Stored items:
--- config.mk ---
export PLATFORM = sky130hd
export DESIGN_NAME = audio_spi_slave_flat
export DESIGN_NICKNAME = d
export VERILOG_FILES = /design/src/rtl/audio_spi_pkg.sv /design/src/rtl/audio_spi_if.sv /design/src/rtl/audio_spi_txfifo.sv /design/src/rtl/audio_spi_slave.sv /design/src/flat_wrapper.sv
export SDC_FILE = /design/constraint.sdc
export NUM_CORES = 1
export LEC_CHECK = 0
export ABC_CLOCK_PERIOD_IN_PS = 3100
export CORE_MARGIN = 5
export CORE_UTILIZATION = 55
export CTS_CLUSTER_SIZE = 25
export DETAILED_ROUTE_END_ITERATION = 16
export GPL_TIMING_DRIVEN = 0
export PLACE_DENSITY = 0.84
export SYNTH_ARGS = -nofsm -noshare
export SYNTH_HDL_FRONTEND = slang
export SYNTH_SLANG_ARGS = --single-unit
export TNS_END_PERCENT = 5
--- constraint.sdc ---
create_clock -name FAB_CLK -period 3.1 [get_ports FAB_CLK]
set_input_delay 0.465 -clock FAB_CLK [delete_from_list [all_inputs] [get_ports FAB_CLK]]
set_output_delay 0.465 -clock FAB_CLK [all_outputs]
set_load 0.03 [all_outputs]
===== config.mk =====
export PLATFORM = sky130hd
export DESIGN_NAME = axi4_slave_write_ctrl
export DESIGN_NICKNAME = d
export VERILOG_FILES = /design/src/rtl/axi4_slave_write_ctrl.sv
export SDC_FILE = /design/constraint.sdc
export NUM_CORES = 1
export LEC_CHECK = 0
export CORE_MARGIN = 2
export CORE_UTILIZATION = 50
export DETAILED_ROUTE_END_ITERATION = 16
export GPL_ROUTABILITY_DRIVEN = 0
export GPL_TIMING_DRIVEN = 0
export PLACE_DENSITY = 0.9
export RECOVER_POWER = 50
export SYNTH_ARGS = -nofsm -noshare
export SYNTH_HDL_FRONTEND = slang
export SYNTH_SLANG_ARGS = --single-unit

===== constraint.sdc =====
create_clock -name aclk -period 14 [get_ports aclk]
set_input_delay 2.1 -clock aclk [delete_from_list [all_inputs] [get_ports aclk]]
set_output_delay 2.1 -clock aclk [all_outputs]
set_load 0.05 [all_outputs]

EXERCISE REQUIREMENTS:
Give back the lines of the data exactly as they are written, from the first line through the line containing "export CORE_MARGIN = 5".

SOLUTION TO THIS TASK:
--- config.mk ---
export PLATFORM = sky130hd
export DESIGN_NAME = audio_spi_slave_flat
export DESIGN_NICKNAME = d
export VERILOG_FILES = /design/src/rtl/audio_spi_pkg.sv /design/src/rtl/audio_spi_if.sv /design/src/rtl/audio_spi_txfifo.sv /design/src/rtl/audio_spi_slave.sv /design/src/flat_wrapper.sv
export SDC_FILE = /design/constraint.sdc
export NUM_CORES = 1
export LEC_CHECK = 0
export ABC_CLOCK_PERIOD_IN_PS = 3100
export CORE_MARGIN = 5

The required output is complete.